The translational repression and target degradation of mRNAs is achieved by the level of complementarity between miRNA strands and the site in the 3′ UTR targets. If there is complete complementation, there will be cleavage of the mRNAs and this will produce degradation. On the other hand, if there is incomplete complementation, translation will be prevented by taking the transcripts into P bodies to keep them silenced using proteins that prevent translation or removal of the cap structure (Figure 5). Another mechanism by which miRNAs affect gene expression is by histone modification and DNA methylation of promoter sites. This mechanism occurs thanks to the RNA-induced transcriptional silencing (RITS) complex. This protein complex binds to miRNAs to perform posttranslational modification of histone tails such as methylation of H3K9 to form heterochromatin and to cause transcriptional repression [89, 90].

Figure 5

miRNA biogenesis. miRNA genes are transcribed by RNA Polymerase II in the nucleus to form a primary miRNA (pri-miRNA) that is, 100 to 1000 nucleotides in length. This pri-miRNA is recognized by nuclear enzymes Drosha, Pasha, or DGCR8 (in humans), which cleave about 11 nucleotides off of it to produce hairpin structures known as pre-miRNA, which are ~70 nucleotides in length. Once pre-miRNA hairpins are made, they are exported from the nucleus to the cytoplasm by the Exportin-5 enzyme. In the cytoplasm, the Dicer enzyme cleaves pre-miRNAs to form a duplex miRNA that is 18–23 nucleotides in length.

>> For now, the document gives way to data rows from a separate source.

$ cat src/rtl/core_pkg.sv
`include "core_config.svh"

package core_pkg;

	typedef enum logic {
		FS_BEGIN  = 1'b0,
		FS_NORMAL = 1'b1
	} fetch_state_e;

	typedef enum logic [1:0] {
		UNIT_NONE = 2'd0,
		UNIT_ALU  = 2'd1,
		UNIT_MEM  = 2'd2
	} unit_e;

	// flags mark real dependences only, register 0 never sets one
	typedef struct packed {
		logic [`CORE_PC_W-1:0]  pc;
		isa_pkg::op_e           op;
		logic [`CORE_REG_W-1:0] rs;
		logic [`CORE_REG_W-1:0] rt;
		logic [`CORE_REG_W-1:0] rd;
		logic [`CORE_XLEN-1:0]  imm;
		unit_e                  unit;
		logic                   uses_rs;
		logic                   uses_rt;
		logic                   writes_rd;
	} uop_t;

	// instr[0] is the upper half of the fetched word
	typedef struct packed {
		isa_pkg::instr_t [1:0] instr;
		logic [1:0]            valid;
		logic [`CORE_PC_W-1:0] pc;
	} fetch_pair_t;

	typedef struct packed {
		logic                  valid;
		uop_t                  uop;
		logic [`CORE_XLEN-1:0] rs_val;
		logic [`CORE_XLEN-1:0] rt_val;
	} issue_t;

	typedef struct packed {
		logic                   valid;
		logic [`CORE_REG_W-1:0] rd;
		logic [`CORE_XLEN-1:0]  data;
	} wb_t;

endpackage

$ cat src/rtl/reg_file.sv
`timescale 1ns/1ps
`include "core_config.svh"

module reg_file (
	input  logic                                         clk,
	input  logic                                         rstn,
	input  logic [`CORE_WIN_DEPTH-1:0][`CORE_REG_W-1:0]  i_rs_idx,
	input  logic [`CORE_WIN_DEPTH-1:0][`CORE_REG_W-1:0]  i_rt_idx,
	input  core_pkg::wb_t                                i_alu_wb,
	input  core_pkg::wb_t                                i_mem_wb,
	output logic [`CORE_WIN_DEPTH-1:0][`CORE_XLEN-1:0]   o_rs_val,
	output logic [`CORE_WIN_DEPTH-1:0][`CORE_XLEN-1:0]   o_rt_val
);

	logic [`CORE_XLEN-1:0] regs [`CORE_NREG];
	core_pkg::wb_t alu_q;
	core_pkg::wb_t mem_q;

	// writebacks waiting for the array take priority over it
	function automatic logic [`CORE_XLEN-1:0] read_port(input logic [`CORE_REG_W-1:0] idx);
		if (idx == '0)
			return '0;
		if (alu_q.valid && alu_q.rd == idx)
			return alu_q.data;
		if (mem_q.valid && mem_q.rd == idx)
			return mem_q.data;
		return regs[idx];
	endfunction

	always_comb begin
		for (int i = 0; i < `CORE_WIN_DEPTH; i++) begin
			o_rs_val[i] = read_port(i_rs_idx[i]);
			o_rt_val[i] = read_port(i_rt_idx[i]);
		end
	end

	always_ff @(posedge clk) begin
		if (!rstn) begin
			alu_q.valid <= 1'b0;
			mem_q.valid <= 1'b0;
		end else begin
			alu_q <= i_alu_wb;
			mem_q <= i_mem_wb;
		end
	end

	always_ff @(posedge clk) begin
		if (alu_q.valid && alu_q.rd != '0)
			regs[alu_q.rd] <= alu_q.data;
		if (mem_q.valid && mem_q.rd != '0)
			regs[mem_q.rd] <= mem_q.data;
	end

endmodule

$ cat config.mk
export PLATFORM = sky130hd
export DESIGN_NAME = reg_file
export DESIGN_NICKNAME = d
export VERILOG_FILES = /design/src/rtl/isa_pkg.sv /design/src/rtl/core_pkg.sv /design/src/rtl/reg_file.sv
export VERILOG_INCLUDE_DIRS = /design/src /design/src/include
export SDC_FILE = /design/constraint.sdc
export NUM_CORES = 2
export LEC_CHECK = 0
export BUFFER_PORTS_ARGS = -buffer_cell sky130_fd_sc_hd__buf_2
export CAP_MARGIN = 20
export CORE_ASPECT_RATIO = 1.4
export CORE_UTILIZATION = 25
export CTS_BUF_LIST = sky130_fd_sc_hd__clkbuf_2 sky130_fd_sc_hd__clkbuf_4 sky130_fd_sc_hd__clkbuf_8
export CTS_CLUSTER_DIAMETER = 50
export CTS_CLUSTER_SIZE = 28
export DETAILED_ROUTE_END_ITERATION = 12
export PLACE_DENSITY = 0.35
export SYNTH_ARGS = -nofsm -noshare
export SYNTH_HDL_FRONTEND = slang
export SYNTH_SLANG_ARGS = --single-unit
$ cat constraint.sdc
create_clock -name clk -period 4.5 [get_ports clk]
set_clock_uncertainty 0.15 [all_clocks]
set_input_delay 0.45 -clock clk [delete_from_list [all_inputs] [get_ports clk]]
set_output_delay 0.45 -clock clk [all_outputs]
set_load 0.03 [all_outputs]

Of these 2 strands, the one with lower stability in the 5′ end is the guide strand, and it will be associated with the RNA-induced silencing complex (RISC), where miRNAs interact with the mRNA targets. The RISC complex needs to interact with other proteins such as Argonaute (Ago) proteins and TRBP to function appropriately. The translational repression and target degradation of mRNAs can be achieved by the level of complementarity between miRNAs strand and the site in the 3′ UTR targets. If there is a complete complementation, there will be a cleavage of the mRNAs and it will produce the degradation. On the other hand, if there is an incomplete complementation, translation will be repressed by taking the transcripts into P bodies to keep them silenced.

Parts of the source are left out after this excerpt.